beta:
Design arbiter_puf, start of the top module:
module arbiter_puf #(parameter challenge_size = 8, response_width = 24)
					(input logic [challenge_size-1 : 0] challenge,
					input logic clk, reset,
					output logic [response_width-1 : 0] response);
Size in the first run: ~15,000 cells after synthesis, ~34 I/O pins, about 190,000 um2 of cells after synthesis.
clock: 2.2 ns
lec_check: 0
abc_area: 1
cap_margin: 0
core_aspect_ratio: 1.43
core_margin: 2
core_utilization: 72
cts_cluster_size: 11
place_density: 0.39
setup_slack_margin: 0.64
slew_margin: 20
tns_end_percent: 10
run.sh (not shown) runs the stock make flow with config.mk's settings and CLKGATE_MAP_FILE=.
> inputs changed (beta -> gamma)
- TNS_END_PERCENT no longer set, was 10
- PLACE_DENSITY no longer set, was 0.39
- CORE_UTILIZATION now 65, was 72
- CAP_MARGIN now 20, was 0
- SETUP_SLACK_MARGIN now 0.74, was 0.64
- ABC_AREA no longer set, was 1
- CTS_CLUSTER_SIZE no longer set, was 11
- CORE_ASPECT_RATIO no longer set, was 1.43
- the clock period (ns, I/O delays scaled along) now 4.4, was 2.2
[summary]
Compare gamma and beta | average via count per standard cell lower: gamma. Against beta, worst setup slack after layout in gamma came out better. Height of the chip, gamma vs beta: down by more than 10%. beta -> gamma: combined area of the multi-input logic cells flat. Compared to beta, the routing of gamma uses less wire. In the final reports, the cell area of gamma is larger than that of beta. On synthesis area per yosys, gamma and beta are neck and neck.

========
arbiter_puf again, from the RTL that the note above started with.
Settings: LEC_CHECK=0, CAP_MARGIN=0, CORE_MARGIN=2, CORE_UTILIZATION=65, HOLD_SLACK_MARGIN=0.29, SETUP_SLACK_MARGIN=0.93, SLEW_MARGIN=20, TNS_END_PERCENT=5; clock period 3.76 ns.
Rerun with:
--- a/flow/config.mk
+++ b/flow/config.mk
@@ -8 +8 @@
-export CAP_MARGIN = 0
+export CAP_MARGIN = 20
@@ -10,3 +10 @@
-export CORE_UTILIZATION = 65
-export HOLD_SLACK_MARGIN = 0.29
-export SETUP_SLACK_MARGIN = 0.93
+export CORE_UTILIZATION = 29
@@ -14 +11,0 @@
-export TNS_END_PERCENT = 5
==> flow/constraint.sdc (replaced) <==
create_clock -name core_clock -period 3.86 [get_ports {clk}]
set_input_delay 0.7720 -clock core_clock [delete_from_list [all_inputs] [get_ports {clk}]]
set_output_delay 0.7720 -clock core_clock [all_outputs]
set_load 0.01 [all_outputs]
Effect: Wire length climbs by 3.6%; via count went down by 1.5%; hold slack got worse by 0.036 ns; final area rises by 2.9%; global-route usage went down by 12 points; worst setup slack is worse by 0.21 ns.
Rerun with:
--- a/flow/config.mk
+++ b/flow/config.mk
@@ -10 +10,2 @@
-export CORE_UTILIZATION = 29
+export CORE_UTILIZATION = 72
+export PLACE_DENSITY = 0.39
==> flow/constraint.sdc (replaced) <==
create_clock -name core_clock -period 2.97 [get_ports {clk}]
set_input_delay 0.5940 -clock core_clock [delete_from_list [all_inputs] [get_ports {clk}]]
set_output_delay 0.5940 -clock core_clock [all_outputs]
set_load 0.01 [all_outputs]
Outcome:
- die area is lower by about 60%
- combinational power is higher by about 40%
- via count is higher by 2.5%
- setup slack is worse by 0.56 ns
- area after synthesis stays the same
Rerun with:
--- a/flow/config.mk
+++ b/flow/config.mk
@@ -10,2 +10,2 @@
-export CORE_UTILIZATION = 72
-export PLACE_DENSITY = 0.39
+export CORE_UTILIZATION = 40
+export SETUP_SLACK_MARGIN = 1.11
==> flow/constraint.sdc (replaced) <==
create_clock -name core_clock -period 3.86 [get_ports {clk}]
set_input_delay 0.7720 -clock core_clock [delete_from_list [all_inputs] [get_ports {clk}]]
set_output_delay 0.7720 -clock core_clock [all_outputs]
set_load 0.01 [all_outputs]
The changed run passed the timing, design-rule and antenna checks.
Routed wire length came out higher by 1.9%.
Clock skew came out higher by 0.0064 ns.
Clock power came out lower by about 16%.
Cell area came out higher by about 2%.

========
Setup of yarrow:
Starting RTL as in the previous note.
export LEC_CHECK = 0
export CAP_MARGIN = 35
export CELL_PAD_IN_SITES_DETAIL_PLACEMENT = 0
export CELL_PAD_IN_SITES_GLOBAL_PLACEMENT = 3
export CORE_MARGIN = 5
export CORE_UTILIZATION = 46
export CTS_CLUSTER_SIZE = 20
export GPL_ROUTABILITY_DRIVEN = 0
export GPL_TIMING_DRIVEN = 1
export HOLD_SLACK_MARGIN = 0.06
export MAX_ROUTING_LAYER = met4
export MIN_ROUTING_LAYER = met1
export PLACE_DENSITY = 0.73
export SLEW_MARGIN = 10
create_clock -name core_clock -period 6.32 [get_ports {clk}]
yarrow reached the end of the flow, and the finished layout is clean on the timing, design-rule and antenna checks.
Here is what was changed in the inputs of umber compared with yarrow.
Settings: SETUP_SLACK_MARGIN newly set to -0.25; GPL_ROUTABILITY_DRIVEN removed (was 0); MAX_ROUTING_LAYER changed from met4 to met5; PLACE_DENSITY removed (was 0.73); CELL_PAD_IN_SITES_GLOBAL_PLACEMENT changed from 3 to 0; CTS_CLUSTER_SIZE changed from 20 to 58; SLEW_MARGIN changed from 10 to 20; ABC_AREA newly set to 1; HOLD_SLACK_MARGIN removed (was 0.06); CORE_UTILIZATION changed from 46 to 69; the clock period (ns, I/O delays scaled along) changed from 6.32 to 5.82.
--- outcome ---
- Comparing umber and yarrow, the higher sum of net half-perimeters after detailed placement is on yarrow.
- Net count entering floorplan: umber vs yarrow up 2.2%
- On umber: initial antenna violation count is 7 higher than what yarrow gave.
- Between yarrow and umber, the critical path depth does not differ in any meaningful way.
- yarrow → umber: cell total after placement lost 8.2%, portion of netlist area occupied by mux cells lost 0.76 points, core utilization picked up an extra 24 points.
The following lists how indigo was set up differently from umber:
Settings: swapping -0.25 for 0.67 in SETUP_SLACK_MARGIN; swapping 69 for 72 in CORE_UTILIZATION; clearing ABC_AREA, which used to be 1; swapping 58 for 70 in CTS_CLUSTER_SIZE; swapping 5.82 for 2.26 in the clock period (ns, I/O delays scaled along).
### Flow results
- indigo finished all stages; the layout is clean.
- Mapped cell area: umber vs indigo, no meaningful difference
- Between umber and indigo, the flow reports total met2 wirelength after detailed routing increasing slightly.
- The cell with the biggest individual delay on the critical path comes out sky130_fd_sc_hd__dfrtp_4 in one run and sky130_fd_sc_hd__clkdlybuf4s50_1 in the other, namely in indigo and umber respectively.
- Of umber and indigo, the run reporting the lower post-layout instance count excluding filler cells was indigo.
- Measured against each other, umber and indigo differ in final net count, the lower figure coming from indigo.
- The clock-buffer cell count of indigo and that of umber are within noise of each other.
For tundra, these inputs were changed with respect to indigo:
Settings: ABC_AREA newly set to 1; SETUP_SLACK_MARGIN removed (was 0.67); CTS_CLUSTER_SIZE changed from 70 to 58; the clock period (ns, I/O delays scaled along) changed from 2.26 to 5.07.
Findings:
Going from indigo to tundra, wire length reported by the detailed router shows an increase of 6700 um, horizontal extent of the die shows no meaningful change. tundra has maximum frequency below what indigo had. Of the two values seen for capturing instance or port of the critical path, c0.c3.d0.q$_DFFE_PN0P_ was produced by indigo and c0.c6.d0.q$_DFFE_PN0P_ by tundra.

□ □ □ □ □ □ □

### Work instruction
What do the lines of the material read, from the first through the line with "output logic [response_width-1"? Transcribe them exactly and stop there.

### Response
beta:
Design arbiter_puf, start of the top module:
module arbiter_puf #(parameter challenge_size = 8, response_width = 24)
					(input logic [challenge_size-1 : 0] challenge,
					input logic clk, reset,
					output logic [response_width-1 : 0] response);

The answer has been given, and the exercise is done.